PROBLEM TO SOLVE
Using the records below, repeat exactly the lines from the one holding "finalSetupViolCount = 0" through the one holding "worstHoldPathType = reg2reg", both ends included, and no others.
● ● ● ●
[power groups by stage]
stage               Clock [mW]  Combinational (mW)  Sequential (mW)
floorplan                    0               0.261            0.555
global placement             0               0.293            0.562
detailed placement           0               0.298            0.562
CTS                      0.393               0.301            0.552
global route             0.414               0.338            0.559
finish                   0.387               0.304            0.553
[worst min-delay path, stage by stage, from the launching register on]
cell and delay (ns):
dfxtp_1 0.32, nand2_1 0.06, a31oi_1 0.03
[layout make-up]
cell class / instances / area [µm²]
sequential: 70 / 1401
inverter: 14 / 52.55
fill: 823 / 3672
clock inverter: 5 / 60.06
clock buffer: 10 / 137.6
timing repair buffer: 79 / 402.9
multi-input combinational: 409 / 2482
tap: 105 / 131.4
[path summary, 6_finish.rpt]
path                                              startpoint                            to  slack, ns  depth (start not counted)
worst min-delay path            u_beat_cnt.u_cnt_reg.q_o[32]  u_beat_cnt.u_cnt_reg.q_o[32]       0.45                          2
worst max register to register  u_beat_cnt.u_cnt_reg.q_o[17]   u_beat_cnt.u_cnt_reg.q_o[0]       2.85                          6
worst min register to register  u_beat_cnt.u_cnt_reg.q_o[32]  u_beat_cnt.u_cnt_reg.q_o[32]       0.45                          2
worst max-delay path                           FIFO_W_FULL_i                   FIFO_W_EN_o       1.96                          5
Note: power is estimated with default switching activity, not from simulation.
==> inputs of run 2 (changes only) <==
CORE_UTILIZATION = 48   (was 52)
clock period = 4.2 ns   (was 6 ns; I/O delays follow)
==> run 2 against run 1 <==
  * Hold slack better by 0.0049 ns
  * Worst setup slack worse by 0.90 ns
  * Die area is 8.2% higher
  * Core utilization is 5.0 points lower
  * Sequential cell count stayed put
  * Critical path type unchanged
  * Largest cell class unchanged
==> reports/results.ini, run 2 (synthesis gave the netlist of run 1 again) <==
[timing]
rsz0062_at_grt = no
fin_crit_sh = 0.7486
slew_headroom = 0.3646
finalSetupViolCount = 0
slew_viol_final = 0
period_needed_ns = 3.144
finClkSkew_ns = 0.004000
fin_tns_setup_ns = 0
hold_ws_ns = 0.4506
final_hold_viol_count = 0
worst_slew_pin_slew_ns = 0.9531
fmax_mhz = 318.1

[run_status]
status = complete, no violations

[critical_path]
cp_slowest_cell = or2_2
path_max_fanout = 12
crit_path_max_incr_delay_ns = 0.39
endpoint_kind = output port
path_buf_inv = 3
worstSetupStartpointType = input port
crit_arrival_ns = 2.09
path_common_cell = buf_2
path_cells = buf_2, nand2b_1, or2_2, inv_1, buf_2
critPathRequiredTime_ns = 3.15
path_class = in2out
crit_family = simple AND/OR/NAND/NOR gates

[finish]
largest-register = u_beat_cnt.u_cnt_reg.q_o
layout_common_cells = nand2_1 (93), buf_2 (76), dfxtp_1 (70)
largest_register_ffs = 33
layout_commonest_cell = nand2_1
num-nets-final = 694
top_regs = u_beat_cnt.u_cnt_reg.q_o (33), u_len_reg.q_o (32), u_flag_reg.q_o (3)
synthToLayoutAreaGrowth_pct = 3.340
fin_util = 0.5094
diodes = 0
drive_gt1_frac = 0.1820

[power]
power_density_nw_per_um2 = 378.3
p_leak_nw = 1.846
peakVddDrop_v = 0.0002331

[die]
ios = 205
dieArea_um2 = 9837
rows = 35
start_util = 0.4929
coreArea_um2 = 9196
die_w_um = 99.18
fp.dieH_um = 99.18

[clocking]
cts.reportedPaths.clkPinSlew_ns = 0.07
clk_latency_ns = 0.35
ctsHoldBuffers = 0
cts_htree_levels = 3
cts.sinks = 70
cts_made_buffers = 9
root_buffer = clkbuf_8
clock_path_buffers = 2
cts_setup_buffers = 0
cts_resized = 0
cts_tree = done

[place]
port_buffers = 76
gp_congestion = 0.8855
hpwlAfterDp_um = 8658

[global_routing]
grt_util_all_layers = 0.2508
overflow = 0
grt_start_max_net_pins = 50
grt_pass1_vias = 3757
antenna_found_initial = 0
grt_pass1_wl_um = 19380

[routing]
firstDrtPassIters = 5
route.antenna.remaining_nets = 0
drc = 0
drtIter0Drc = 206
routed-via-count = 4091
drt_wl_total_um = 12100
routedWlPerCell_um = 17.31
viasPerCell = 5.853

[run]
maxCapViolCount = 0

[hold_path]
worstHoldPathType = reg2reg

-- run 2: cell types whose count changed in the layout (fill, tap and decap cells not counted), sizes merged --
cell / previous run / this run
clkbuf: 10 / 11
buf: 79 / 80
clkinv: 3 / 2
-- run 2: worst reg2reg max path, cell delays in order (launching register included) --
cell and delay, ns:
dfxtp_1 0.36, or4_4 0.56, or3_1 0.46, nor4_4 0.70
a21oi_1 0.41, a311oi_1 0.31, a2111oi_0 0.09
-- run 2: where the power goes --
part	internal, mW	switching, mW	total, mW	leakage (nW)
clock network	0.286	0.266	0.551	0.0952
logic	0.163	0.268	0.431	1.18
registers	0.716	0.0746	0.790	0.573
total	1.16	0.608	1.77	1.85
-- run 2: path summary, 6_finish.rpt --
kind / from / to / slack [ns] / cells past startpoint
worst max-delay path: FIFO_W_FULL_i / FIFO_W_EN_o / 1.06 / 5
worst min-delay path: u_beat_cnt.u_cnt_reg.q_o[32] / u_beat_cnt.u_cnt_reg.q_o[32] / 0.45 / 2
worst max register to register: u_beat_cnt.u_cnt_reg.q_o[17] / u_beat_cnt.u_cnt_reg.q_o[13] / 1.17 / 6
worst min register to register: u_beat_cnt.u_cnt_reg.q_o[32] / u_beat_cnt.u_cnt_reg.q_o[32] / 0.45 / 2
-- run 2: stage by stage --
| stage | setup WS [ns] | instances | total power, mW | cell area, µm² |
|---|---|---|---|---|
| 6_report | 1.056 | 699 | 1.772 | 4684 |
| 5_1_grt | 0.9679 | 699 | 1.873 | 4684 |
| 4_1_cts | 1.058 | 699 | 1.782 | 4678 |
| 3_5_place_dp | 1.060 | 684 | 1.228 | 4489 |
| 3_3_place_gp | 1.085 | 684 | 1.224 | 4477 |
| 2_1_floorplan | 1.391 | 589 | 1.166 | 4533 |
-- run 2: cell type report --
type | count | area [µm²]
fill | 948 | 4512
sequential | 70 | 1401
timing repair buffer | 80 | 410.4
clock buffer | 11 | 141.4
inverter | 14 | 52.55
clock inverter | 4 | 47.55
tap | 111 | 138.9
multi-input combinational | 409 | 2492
### config.mk
export PLATFORM = sky130hd
export DESIGN_NAME = sobel_gradient
export DESIGN_NICKNAME = d
export VERILOG_FILES = /design/src/rtl/sobel_gradient.sv
export SDC_FILE = /design/constraint.sdc
export NUM_CORES = 1
export LEC_CHECK = 0
export ABC_AREA = 1
export CORE_AREA = 2 2 126 128
export DETAILED_ROUTE_END_ITERATION = 10
export DIE_AREA = 0 0 128 130
export SYNTH_ARGS = -nofsm -noshare
export SYNTH_HDL_FRONTEND = slang
export SYNTH_SLANG_ARGS = --single-unit
### constraint.sdc
create_clock -name clk -period 6.4 [get_ports clk]
set_input_delay 1.28 -clock clk [delete_from_list [all_inputs] [get_ports clk]]
set_output_delay 1.28 -clock clk [all_outputs]
set_load 0.005 [all_outputs]
--- config.mk ---
export PLATFORM = sky130hd
export DESIGN_NAME = gcd_requester_flat
export DESIGN_NICKNAME = d
export VERILOG_FILES = /design/src/rtl/gcd_requester_if.sv /design/src/rtl/gcd_requester.sv /design/src/flat_wrapper.sv
export SDC_FILE = /design/constraint.sdc
export NUM_CORES = 1
export LEC_CHECK = 0
export ABC_AREA = 1
export CAP_MARGIN = 20
export CORE_UTILIZATION = 35
export DETAILED_ROUTE_END_ITERATION = 16
export PLACE_DENSITY = 0.69
export SLEW_MARGIN = 20
export SYNTH_ARGS = -nofsm -noshare
export SYNTH_HDL_FRONTEND = slang
export SYNTH_SLANG_ARGS = --single-unit
--- constraint.sdc ---
create_clock -name clk -period 2.2 [get_ports clk]
set_clock_uncertainty 0.05 [all_clocks]
set_input_delay 0.44 -clock clk [delete_from_list [all_inputs] [get_ports clk]]
set_output_delay 0.44 -clock clk [all_outputs]
set_load 0.05 [all_outputs]
--- src/rtl/gcd_requester_if.sv ---
// Handshake bundle between gcd_requester and its upstream, engine and downstream peers.
// master is the requester's view; slave is the view of the surrounding peers.
interface gcd_requester_if #(
    parameter int W    = 16,
    parameter int TAGW = 4
);
    logic            cmd_val;
    logic            cmd_rdy;
    logic [W-1:0]    cmd_a;
    logic [W-1:0]    cmd_b;
    logic            req_val;
    logic            req_rdy;
    logic [W-1:0]    req_a;
    logic [W-1:0]    req_b;
    logic            resp_val;
    logic            resp_rdy;
    logic [W-1:0]    resp_data;
    logic            out_val;
    logic            out_rdy;
    logic [W-1:0]    out_data;
    logic [TAGW-1:0] out_tag;
    logic            busy;
    logic            timeout_err;

    modport master (
        input  cmd_val, cmd_a, cmd_b, req_rdy, resp_val, resp_data, out_rdy,
        output cmd_rdy, req_val, req_a, req_b, resp_rdy, out_val, out_data, out_tag,
               busy, timeout_err
    );

    modport slave (
        output cmd_val, cmd_a, cmd_b, req_rdy, resp_val, resp_data, out_rdy,
        input  cmd_rdy, req_val, req_a, req_b, resp_rdy, out_val, out_data, out_tag,
               busy, timeout_err
    );
endinterface

--- src/rtl/gcd_requester.sv ---
// Sequences one GCD operation at a time: accept command, issue to engine, await result, deliver tagged.
// Optional WAIT watchdog enabled by defining GCD_REQ_TIMEOUT_EN (TIMEOUT must then be >= 1).
module gcd_requester #(
    parameter int W       = 16,
    parameter int TAGW    = 4,
    parameter int TIMEOUT = 255
) (
    input  logic                 clk,
    input  logic                 reset,
    gcd_requester_if.master      bus
);

    typedef enum logic [1:0] {
        IDLE    = 2'd0,
        ISSUE   = 2'd1,
        WAIT    = 2'd2,
        DELIVER = 2'd3
    } state_t;

    state_t          state_r;
    logic            cmd_rdy_r;
    logic            req_val_r;
    logic            resp_rdy_r;
    logic            out_val_r;
    logic            busy_r;
    logic [W-1:0]    req_a_r;
    logic [W-1:0]    req_b_r;
    logic [W-1:0]    out_data_r;
    logic [TAGW-1:0] out_tag_r;
    logic            timeout_err_r;
    logic            both_zero_s;

    assign both_zero_s = (bus.cmd_a == {W{1'b0}}) && (bus.cmd_b == {W{1'b0}});

`ifdef GCD_REQ_TIMEOUT_EN
    localparam int CW = $clog2(TIMEOUT + 1);
    localparam logic [CW-1:0] WAIT_LAST = CW'(TIMEOUT - 1);
    logic [CW-1:0] wait_cnt_r;
`endif

    // Single FSM: every handshake output is registered alongside the state it belongs to.
    always_ff @(posedge clk) begin
        if (!reset) begin
            state_r       <= IDLE;
            cmd_rdy_r     <= 1'b1;
            req_val_r     <= 1'b0;
            resp_rdy_r    <= 1'b0;
            out_val_r     <= 1'b0;
            busy_r        <= 1'b0;
            req_a_r       <= {W{1'b0}};
            req_b_r       <= {W{1'b0}};
            out_data_r    <= {W{1'b0}};
            out_tag_r     <= {TAGW{1'b0}};
            timeout_err_r <= 1'b0;
`ifdef GCD_REQ_TIMEOUT_EN
            wait_cnt_r    <= {CW{1'b0}};
`endif
        end else begin
            case (state_r)
                IDLE: begin
                    if (bus.cmd_val) begin
                        req_a_r       <= bus.cmd_a;
                        req_b_r       <= bus.cmd_b;
                        timeout_err_r <= 1'b0;
                        cmd_rdy_r     <= 1'b0;
                        busy_r        <= 1'b1;
                        // gcd(0,0) needs no engine round-trip
                        if (both_zero_s) begin
                            out_data_r <= {W{1'b0}};
                            out_val_r  <= 1'b1;
                            state_r    <= DELIVER;
                        end else begin
                            req_val_r  <= 1'b1;
                            state_r    <= ISSUE;
                        end
                    end
                end
                ISSUE: begin
                    if (bus.req_rdy) begin
                        req_val_r  <= 1'b0;
                        resp_rdy_r <= 1'b1;
                        state_r    <= WAIT;
`ifdef GCD_REQ_TIMEOUT_EN
                        wait_cnt_r <= {CW{1'b0}};
`endif
                    end
                end
                WAIT: begin
                    // A response arriving on the final watchdog cycle takes priority over the abort.
                    if (bus.resp_val) begin
                        resp_rdy_r <= 1'b0;
                        out_data_r <= bus.resp_data;
                        out_val_r  <= 1'b1;
                        state_r    <= DELIVER;
                    end
`ifdef GCD_REQ_TIMEOUT_EN
                    else if (wait_cnt_r == WAIT_LAST) begin
                        resp_rdy_r    <= 1'b0;
                        out_data_r    <= {W{1'b0}};
                        out_val_r     <= 1'b1;
                        timeout_err_r <= 1'b1;
                        state_r       <= DELIVER;
                    end else begin
                        wait_cnt_r <= wait_cnt_r + 1'b1;
                    end
`endif
                end
                DELIVER: begin
                    if (bus.out_rdy) begin
                        out_val_r <= 1'b0;
                        out_tag_r <= out_tag_r + 1'b1;
                        cmd_rdy_r <= 1'b1;
                        busy_r    <= 1'b0;
                        state_r   <= IDLE;
                    end
                end
                default: begin
                    state_r    <= IDLE;
                    cmd_rdy_r  <= 1'b1;
                    req_val_r  <= 1'b0;
                    resp_rdy_r <= 1'b0;
                    out_val_r  <= 1'b0;
                    busy_r     <= 1'b0;
                end
            endcase
        end
    end

    assign bus.cmd_rdy  = cmd_rdy_r;
    assign bus.req_val  = req_val_r;
    assign bus.req_a    = req_a_r;
    assign bus.req_b    = req_b_r;
    assign bus.resp_rdy = resp_rdy_r;
    assign bus.out_val  = out_val_r;
    assign bus.out_data = out_data_r;
    assign bus.out_tag  = out_tag_r;
    assign bus.busy     = busy_r;

`ifdef GCD_REQ_TIMEOUT_EN
    assign bus.timeout_err = timeout_err_r;
`else
    assign bus.timeout_err = 1'b0;
`endif

endmodule

--- src/flat_wrapper.sv ---
// flat-port wrapper written by rule: the top's interface ports become plain ports
module gcd_requester_flat 
#(
    parameter int W       = 16,
    parameter int TAGW    = 4,
    parameter int TIMEOUT = 255
)
  (clk, reset, bus_cmd_val, bus_cmd_a, bus_cmd_b, bus_req_rdy, bus_resp_val, bus_resp_data, bus_out_rdy, bus_cmd_rdy, bus_req_val, bus_req_a, bus_req_b, bus_resp_rdy, bus_out_val, bus_out_data, bus_out_tag, bus_busy, bus_timeout_err);
  gcd_requester_if #(.W(W), .TAGW(TAGW)) bus_i ();
  input  logic clk;
  input  logic reset;
  input wire logic [$bits(bus_i.cmd_val)-1:0] bus_cmd_val;
  input wire logic [$bits(bus_i.cmd_a)-1:0] bus_cmd_a;
  input wire logic [$bits(bus_i.cmd_b)-1:0] bus_cmd_b;
  input wire logic [$bits(bus_i.req_rdy)-1:0] bus_req_rdy;
  input wire logic [$bits(bus_i.resp_val)-1:0] bus_resp_val;
  input wire logic [$bits(bus_i.resp_data)-1:0] bus_resp_data;
  input wire logic [$bits(bus_i.out_rdy)-1:0] bus_out_rdy;
  output wire logic [$bits(bus_i.cmd_rdy)-1:0] bus_cmd_rdy;
  output wire logic [$bits(bus_i.req_val)-1:0] bus_req_val;
  output wire logic [$bits(bus_i.req_a)-1:0] bus_req_a;
  output wire logic [$bits(bus_i.req_b)-1:0] bus_req_b;
  output wire logic [$bits(bus_i.resp_rdy)-1:0] bus_resp_rdy;
  output wire logic [$bits(bus_i.out_val)-1:0] bus_out_val;
  output wire logic [$bits(bus_i.out_data)-1:0] bus_out_data;
  output wire logic [$bits(bus_i.out_tag)-1:0] bus_out_tag;
  output wire logic [$bits(bus_i.busy)-1:0] bus_busy;
  output wire logic [$bits(bus_i.timeout_err)-1:0] bus_timeout_err;
  assign bus_i.cmd_val = bus_cmd_val;
  assign bus_i.cmd_a = bus_cmd_a;
  assign bus_i.cmd_b = bus_cmd_b;
  assign bus_i.req_rdy = bus_req_rdy;
  assign bus_i.resp_val = bus_resp_val;
  assign bus_i.resp_data = bus_resp_data;
  assign bus_i.out_rdy = bus_out_rdy;
  assign bus_cmd_rdy = bus_i.cmd_rdy;
  assign bus_req_val = bus_i.req_val;
  assign bus_req_a = bus_i.req_a;
  assign bus_req_b = bus_i.req_b;
  assign bus_resp_rdy = bus_i.resp_rdy;
  assign bus_out_val = bus_i.out_val;
  assign bus_out_data = bus_i.out_data;
  assign bus_out_tag = bus_i.out_tag;
  assign bus_busy = bus_i.busy;
  assign bus_timeout_err = bus_i.timeout_err;
  gcd_requester #(.W(W), .TAGW(TAGW), .TIMEOUT(TIMEOUT)) u_core (.clk(clk), .reset(reset), .bus(bus_i));
endmodule
Word level (Yosys, flattened, before mapping)
Index checks and enable logic that the tools add are counted.
- register bits: 59
- input bits: 54
- output and inout port bits: 58
- logic and storage cells: 64
- add/subtract/negate cells: 1
- equality and inequality tests: 9
- mux-type cells: 27
- reduce and logical (&&, ||, !) cells: 17
- operators by type and width (operator ; number):
    16-bit two-way mux ; 3
    16-bit logical NOT ; 2
    16-bit case mux with 2 select lines ; 1
    1-bit two-way mux ; 12
    4-bit AND reduction ; 3
    2-bit two-way mux ; 5
    2-bit != test (second input constant) ; 5
    1-bit case mux with 2 select lines ; 4
    2-bit case mux with 4 select lines ; 1
    2-bit nonzero test ; 4
    3-bit AND reduction ; 2
    5-bit AND reduction ; 1
    4-bit by 1-bit adder with 4-bit output (second input constant) ; 1
    2-bit == test (second input constant) ; 2
    2-bit AND reduction ; 2
    1-bit case mux with 3 select lines ; 1
    3-bit nonzero test ; 1
    2-bit by 1-bit == test with 1-bit output (second input constant) ; 1
    2-bit logical NOT ; 1
    2-bit by 1-bit != test with 1-bit output (second input constant) ; 1
    1-bit logical AND ; 1

Longest topological paths before layout
- depth after elaboration: 5
- gate-level depth with buffers: 12

Least setup slack after synthesis
No wires, ideal clock.
- path kind: reg-to-reg
- start point: register u_core.state_r[0]
- end point: register u_core.out_data_r[10] (netlist: u_core.bus.out_data[10])
- arrival: 1.527 ns
- data required time: 2.018 ns
- setup slack: 0.490 ns
- cell stages (with the launch flop): 13
- buffers on the path: 2
- clock period less this slack: 1.710 ns
- cells stage by stage: dfxtp_1 -> inv_1 -> ha_1 -> buf_2 -> inv_1 -> nor2_1 -> inv_1 -> nand2_1 -> inv_2 -> nand3_4 -> buf_6 -> nand2_1 -> a21oi_1
- word-level cells in the longest chain between the ends: 3
- RTL lines (what ; RTL line ; source):
    start: declaration ; gcd_requester.sv:20 ; state_t state_r;
    start signal: assignment ; gcd_requester.sv:44 ; state_r <= IDLE;
    start signal: assignment ; gcd_requester.sv:71 ; state_r <= DELIVER;
    start signal: assignment ; gcd_requester.sv:74 ; state_r <= ISSUE;
    2-bit == test or 2-bit logical NOT (tied branches) ; gcd_requester.sv:59 ; case (state_r)
    2-bit != test (no line) (tied with other cells) ; -- ;
    4-bit AND reduction (no line) ; -- ;
    end signal: assignment ; gcd_requester.sv:52 ; out_data_r <= {W{1'b0}};
    end signal: assignment ; gcd_requester.sv:69 ; out_data_r <= {W{1'b0}};
    end signal: assignment ; gcd_requester.sv:92 ; out_data_r <= bus.resp_data;
    end: declaration ; gcd_requester.sv:28 ; logic [W-1:0] out_data_r;
Several ways; a longest one is shown, not always the timed one.
A chain may end at the register's enable or synchronous reset.

Final worst setup path
- start point: register u_core.out_tag_r[0] (netlist: u_core.bus.out_tag[0])
- end point: output port bus_out_tag[0]
- RTL lines (what ; RTL line ; source):
    start: declaration ; gcd_requester.sv:29 ; logic [TAGW-1:0] out_tag_r;
    start signal: assignment ; gcd_requester.sv:53 ; out_tag_r <= {TAGW{1'b0}};
    start signal: assignment ; gcd_requester.sv:111 ; out_tag_r <= out_tag_r + 1'b1;
    end: declaration ; flat_wrapper.sv:26 ; output wire logic [$bits(bus_i.out_tag)-1:0] bus_out_tag;
No word-level cell between the ends.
● ● ● ●
WRITTEN REPLY
finalSetupViolCount = 0
slew_viol_final = 0
period_needed_ns = 3.144
finClkSkew_ns = 0.004000
fin_tns_setup_ns = 0
hold_ws_ns = 0.4506
final_hold_viol_count = 0
worst_slew_pin_slew_ns = 0.9531
fmax_mhz = 318.1

[run_status]
status = complete, no violations

[critical_path]
cp_slowest_cell = or2_2
path_max_fanout = 12
crit_path_max_incr_delay_ns = 0.39
endpoint_kind = output port
path_buf_inv = 3
worstSetupStartpointType = input port
crit_arrival_ns = 2.09
path_common_cell = buf_2
path_cells = buf_2, nand2b_1, or2_2, inv_1, buf_2
critPathRequiredTime_ns = 3.15
path_class = in2out
crit_family = simple AND/OR/NAND/NOR gates

[finish]
largest-register = u_beat_cnt.u_cnt_reg.q_o
layout_common_cells = nand2_1 (93), buf_2 (76), dfxtp_1 (70)
largest_register_ffs = 33
layout_commonest_cell = nand2_1
num-nets-final = 694
top_regs = u_beat_cnt.u_cnt_reg.q_o (33), u_len_reg.q_o (32), u_flag_reg.q_o (3)
synthToLayoutAreaGrowth_pct = 3.340
fin_util = 0.5094
diodes = 0
drive_gt1_frac = 0.1820

[power]
power_density_nw_per_um2 = 378.3
p_leak_nw = 1.846
peakVddDrop_v = 0.0002331

[die]
ios = 205
dieArea_um2 = 9837
rows = 35
start_util = 0.4929
coreArea_um2 = 9196
die_w_um = 99.18
fp.dieH_um = 99.18

[clocking]
cts.reportedPaths.clkPinSlew_ns = 0.07
clk_latency_ns = 0.35
ctsHoldBuffers = 0
cts_htree_levels = 3
cts.sinks = 70
cts_made_buffers = 9
root_buffer = clkbuf_8
clock_path_buffers = 2
cts_setup_buffers = 0
cts_resized = 0
cts_tree = done

[place]
port_buffers = 76
gp_congestion = 0.8855
hpwlAfterDp_um = 8658

[global_routing]
grt_util_all_layers = 0.2508
overflow = 0
grt_start_max_net_pins = 50
grt_pass1_vias = 3757
antenna_found_initial = 0
grt_pass1_wl_um = 19380

[routing]
firstDrtPassIters = 5
route.antenna.remaining_nets = 0
drc = 0
drtIter0Drc = 206
routed-via-count = 4091
drt_wl_total_um = 12100
routedWlPerCell_um = 17.31
viasPerCell = 5.853

[run]
maxCapViolCount = 0

[hold_path]
worstHoldPathType = reg2reg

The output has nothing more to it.